I made an amazing discovery at this time last year.
There is nothing more exciting than a spiritual discovery, because your consciousness suddenly expands and the entire world becomes clearer. A layer of the onion is peeled away and something separating you from Hashem disappears. You have become closer to the King of the Universe. You understand a little more how the universe operates.
Do you know what is different about Rosh Chodesh Teves from every other Rosh Chodesh in the year? This is fascinating to me, but more than that, it illuminated a huge chapter in my own life.
First, what is Rosh Chodesh?
Rosh Chodesh is the first day of the Jewish month. Rosh Chodesh is determined by one event and one event only: the re-appearance of the moon. The moon appears at the beginning as a crescent-shaped sliver of light in the night sky. By the middle of the month the sliver has become a full moon; at the end of the month it is again a sliver (but facing the opposite direction). Then it disappears. The end of the month is dark.
When we see the sliver of a moon in the sky, we rejoice. The Sanhedrin declares a new month, and Jews celebrate Rosh Chodesh full of hope, singing Hallel and bringing extra korbanos in the Holy Temple. Shortly afterward, we say Kiddush Levana, thanking G-d for the moon’s renewal.
Why are we so happy at the reappearance of the moon?
This is a big subject, but basically, the moon represents us, the Children of Israel. Sometimes we are bright and shining, and sometimes, tragically, we lose our luster and seem to disappear. But our story is that we always come back. Always! And when we come back, it is from the very bottom, from darkness to light, the way the Jews bounced off the very bottom in Ancient Egypt and followed Moshe Rabbeinu to Mount Sinai. Look at what happened seventy-five years ago, after the Holocaust. Did anyone ever think the Jews would come back to life? But we are like the moon. We always reappear!

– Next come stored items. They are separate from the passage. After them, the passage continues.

**src/rtl/pid_wr_sequencer_if.sv**
```systemverilog
// Command handshake and channel write bus between the host-side sequencer and its users.
// master = host side (issues commands, observes the write bus); slave = the sequencer.
interface pid_wr_sequencer_if #(
    parameter int W_WR_ADDR = 16,
    parameter int W_WR_CHAN = 16,
    parameter int W_WR_DATA = 48
) ();
    logic                 cmd_valid;
    logic                 cmd_ready;
    logic [W_WR_ADDR-1:0] cmd_addr;
    logic [W_WR_CHAN-1:0] cmd_chan;
    logic [W_WR_DATA-1:0] cmd_data;

    logic                 wr_en;
    logic [W_WR_ADDR-1:0] wr_addr;
    logic [W_WR_CHAN-1:0] wr_chan;
    logic [W_WR_DATA-1:0] wr_data;

    logic                 busy;

    modport master (
        output cmd_valid, cmd_addr, cmd_chan, cmd_data,
        input  cmd_ready, wr_en, wr_addr, wr_chan, wr_data, busy
    );

    modport slave (
        input  cmd_valid, cmd_addr, cmd_chan, cmd_data,
        output cmd_ready, wr_en, wr_addr, wr_chan, wr_data, busy
    );
endinterface

```
**src/rtl/pid_wr_sequencer.sv**
```systemverilog
// Buffers host parameter writes in a small FIFO and replays them on the channel write bus,
// expanding broadcast-channel commands into one write per channel.
module pid_wr_sequencer #(
    parameter int W_WR_ADDR  = 16,
    parameter int W_WR_CHAN  = 16,
    parameter int W_WR_DATA  = 48,
    parameter int N_CHAN     = 8,
    parameter int FIFO_DEPTH = 4
) (
    input  logic                 clk_in,
    input  logic                 rst_in,
    pid_wr_sequencer_if.slave    bus
);
    localparam int PTR_W = (FIFO_DEPTH > 1) ? $clog2(FIFO_DEPTH) : 1;
    localparam int CNT_W = $clog2(FIFO_DEPTH + 1);
    localparam int ENT_W = W_WR_ADDR + W_WR_CHAN + W_WR_DATA;

    localparam logic [CNT_W-1:0]     FULL_COUNT = CNT_W'(FIFO_DEPTH);
    localparam logic [W_WR_CHAN-1:0] LAST_CHAN  = W_WR_CHAN'(N_CHAN - 1);
    localparam logic [W_WR_CHAN-1:0] BCAST_CHAN = {W_WR_CHAN{1'b1}};

    typedef enum logic [0:0] {
        ST_IDLE  = 1'b0,
        ST_BCAST = 1'b1
    } state_t;

    logic [ENT_W-1:0]     mem_r [FIFO_DEPTH];
    logic [PTR_W-1:0]     wr_ptr_r;
    logic [PTR_W-1:0]     rd_ptr_r;
    logic [CNT_W-1:0]     count_r;

    state_t               state_r;
    logic [W_WR_CHAN-1:0] cnt_r;
    logic                 wr_en_r;
    logic [W_WR_ADDR-1:0] wr_addr_r;
    logic [W_WR_CHAN-1:0] wr_chan_r;
    logic [W_WR_DATA-1:0] wr_data_r;

    logic                 full_s;
    logic                 empty_s;
    logic                 push_s;
    logic                 pop_s;
    logic [W_WR_ADDR-1:0] head_addr_s;
    logic [W_WR_CHAN-1:0] head_chan_s;
    logic [W_WR_DATA-1:0] head_data_s;

    assign full_s  = (count_r == FULL_COUNT);
    assign empty_s = (count_r == {CNT_W{1'b0}});
    // Ready looks only at occupancy, so a pop in the same cycle never lets a push into a full FIFO.
    assign push_s  = bus.cmd_valid && bus.cmd_ready;
    assign pop_s   = (state_r == ST_IDLE) && !empty_s;

    assign {head_addr_s, head_chan_s, head_data_s} = mem_r[rd_ptr_r];

    assign bus.cmd_ready = !full_s && !rst_in;
    assign bus.busy      = !empty_s || (state_r == ST_BCAST) || wr_en_r;
    assign bus.wr_en     = wr_en_r;
    assign bus.wr_addr   = wr_addr_r;
    assign bus.wr_chan   = wr_chan_r;
    assign bus.wr_data   = wr_data_r;

    // FIFO storage; contents need no reset since the count gates every read.
    always_ff @(posedge clk_in) begin
        if (push_s) begin
            mem_r[wr_ptr_r] <= {bus.cmd_addr, bus.cmd_chan, bus.cmd_data};
        end
    end

    // FIFO pointers and occupancy.
    always_ff @(posedge clk_in) begin
        if (rst_in) begin
            wr_ptr_r <= {PTR_W{1'b0}};
            rd_ptr_r <= {PTR_W{1'b0}};
            count_r  <= {CNT_W{1'b0}};
        end else begin
            if (push_s) begin
                wr_ptr_r <= wr_ptr_r + PTR_W'(1);
            end else begin
                wr_ptr_r <= wr_ptr_r;
            end
            if (pop_s) begin
                rd_ptr_r <= rd_ptr_r + PTR_W'(1);
            end else begin
                rd_ptr_r <= rd_ptr_r;
            end
            case ({push_s, pop_s})
                2'b10:   count_r <= count_r + CNT_W'(1);
                2'b01:   count_r <= count_r - CNT_W'(1);
                default: count_r <= count_r;
            endcase
        end
    end

    // Issue FSM with registered write-bus outputs.
    always_ff @(posedge clk_in) begin
        if (rst_in) begin
            state_r   <= ST_IDLE;
            cnt_r     <= {W_WR_CHAN{1'b0}};
            wr_en_r   <= 1'b0;
            wr_addr_r <= {W_WR_ADDR{1'b0}};
            wr_chan_r <= {W_WR_CHAN{1'b0}};
            wr_data_r <= {W_WR_DATA{1'b0}};
        end else begin
            case (state_r)
                ST_IDLE: begin
                    if (!empty_s) begin
                        wr_en_r   <= 1'b1;
                        wr_addr_r <= head_addr_s;
                        wr_data_r <= head_data_s;
                        if (head_chan_s == BCAST_CHAN) begin
                            wr_chan_r <= {W_WR_CHAN{1'b0}};
                            cnt_r     <= W_WR_CHAN'(1);
                            state_r   <= (N_CHAN > 1) ? ST_BCAST : ST_IDLE;
                        end else begin
                            wr_chan_r <= head_chan_s;
                            state_r   <= ST_IDLE;
                        end
                    end else begin
                        wr_en_r <= 1'b0;
                        state_r <= ST_IDLE;
                    end
                end
                ST_BCAST: begin
                    // Address and data stay as loaded from the popped broadcast command.
                    wr_en_r   <= 1'b1;
                    wr_chan_r <= cnt_r;
                    cnt_r     <= cnt_r + W_WR_CHAN'(1);
                    if (cnt_r == LAST_CHAN) begin
                        state_r <= ST_IDLE;
                    end else begin
                        state_r <= ST_BCAST;
                    end
                end
                default: begin
                    wr_en_r <= 1'b0;
                    state_r <= ST_IDLE;
                end
            endcase
        end
    end
endmodule

```
**src/flat_wrapper.sv**
```systemverilog
// flat-port wrapper written by rule: the top's interface ports become plain ports
module pid_wr_sequencer_flat 
#(
    parameter int W_WR_ADDR  = 16,
    parameter int W_WR_CHAN  = 16,
    parameter int W_WR_DATA  = 48,
    parameter int N_CHAN     = 8,
    parameter int FIFO_DEPTH = 4
)
  (clk_in, rst_in, bus_cmd_valid, bus_cmd_addr, bus_cmd_chan, bus_cmd_data, bus_cmd_ready, bus_wr_en, bus_wr_addr, bus_wr_chan, bus_wr_data, bus_busy);
  pid_wr_sequencer_if #(.W_WR_ADDR(W_WR_ADDR), .W_WR_CHAN(W_WR_CHAN), .W_WR_DATA(W_WR_DATA)) bus_i ();
  input  logic clk_in;
  input  logic rst_in;
  input wire logic [$bits(bus_i.cmd_valid)-1:0] bus_cmd_valid;
  input wire logic [$bits(bus_i.cmd_addr)-1:0] bus_cmd_addr;
  input wire logic [$bits(bus_i.cmd_chan)-1:0] bus_cmd_chan;
  input wire logic [$bits(bus_i.cmd_data)-1:0] bus_cmd_data;
  output wire logic [$bits(bus_i.cmd_ready)-1:0] bus_cmd_ready;
  output wire logic [$bits(bus_i.wr_en)-1:0] bus_wr_en;
  output wire logic [$bits(bus_i.wr_addr)-1:0] bus_wr_addr;
  output wire logic [$bits(bus_i.wr_chan)-1:0] bus_wr_chan;
  output wire logic [$bits(bus_i.wr_data)-1:0] bus_wr_data;
  output wire logic [$bits(bus_i.busy)-1:0] bus_busy;
  assign bus_i.cmd_valid = bus_cmd_valid;
  assign bus_i.cmd_addr = bus_cmd_addr;
  assign bus_i.cmd_chan = bus_cmd_chan;
  assign bus_i.cmd_data = bus_cmd_data;
  assign bus_cmd_ready = bus_i.cmd_ready;
  assign bus_wr_en = bus_i.wr_en;
  assign bus_wr_addr = bus_i.wr_addr;
  assign bus_wr_chan = bus_i.wr_chan;
  assign bus_wr_data = bus_i.wr_data;
  assign bus_busy = bus_i.busy;
  pid_wr_sequencer #(.W_WR_ADDR(W_WR_ADDR), .W_WR_CHAN(W_WR_CHAN), .W_WR_DATA(W_WR_DATA), .N_CHAN(N_CHAN), .FIFO_DEPTH(FIFO_DEPTH)) u_core (.clk_in(clk_in), .rst_in(rst_in), .bus(bus_i));
endmodule
```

This phenomenon gives distinction to the holiday of Chanukah, which is the only holiday beginning at the end of the month, when the moon is waning. Chanukah begins at the time of year when the days are shortest and when the moon is disappearing. And then, just as Chanukah ends, the moon reappears, we are lighting eight lights on the menorah, and the world is bursting with light!
Now I am returning to our original question: what is different about Rosh Chodesh Teves?
On every Rosh Chodesh we say Half-Hallel, which means that, as opposed to Full Hallel, two sections from the Psalms are omitted.
There is one exception: Rosh Chodesh Teves, which falls out this Shabbos. Why do we say Full Hallel on Rosh Chodesh Teves? Because during Chanukah we say Full Hallel every day, and Rosh Chodesh Teves always falls during Chanukah.
So what is my big discovery?
If you know my personal story, as I describe it in my first book, From Central Park to Sinai: How I Found My Jewish Soul, you will remember the day which was the biggest turnaround in my life, the day that I discovered the Existence of G-d. Things were black for me, and it seemed that my entire life was exploding. I was a student at the University of Michigan and Leah and I had been married for two and a half years. It looked as if it were all going up in smoke.
Then something unbelievable happened. I awoke in the middle of the night. I was crying. I felt as if I was falling into the bottomless pit. And the impossible happened. I realized that, if your life is exploding, there is only one Place to go for help. G-d! G-d has to be Real! There is no other place to turn!
I started to believe in G-d, and that is when my entire life started to turn around.
Now, please listen to the words of King David. These words are omitted in Half Hallel but are said during Full Hallel and they describe exactly what happened to me at that moment: “I love Him, for Hashem hears my voice …. The pains of death encircled me, trouble and sorrow … Then I [invoked] the Name of Hashem [and said] ‘Please Hashem, save my soul!’ Gracious is Hashem and righteous …. Hashem protects the simple. I was brought low, but He saved me!”
This describes exactly what happened to me on January 10, 1966, during the Month of Teves. Now I know why it happened in that month, at that exact time, because that is the only month in the year when we say these words in Hallel! Dovid ha Melech described in this Psalm exactly what happened to me!
Everything is planned to the tiniest degree of exactitude by the Master of the World. May He save us from the crushing ills of our times, have mercy on us and reveal Moshiach ben Dovid and the rebuilt Bais Hamikdosh soon in our days!
Bentching: the Blessing after a meal
Korbanos: the animal sacrifices brought in the Holy Temple
 On a two-day Rosh Chodesh the first day is the last day of the previous month.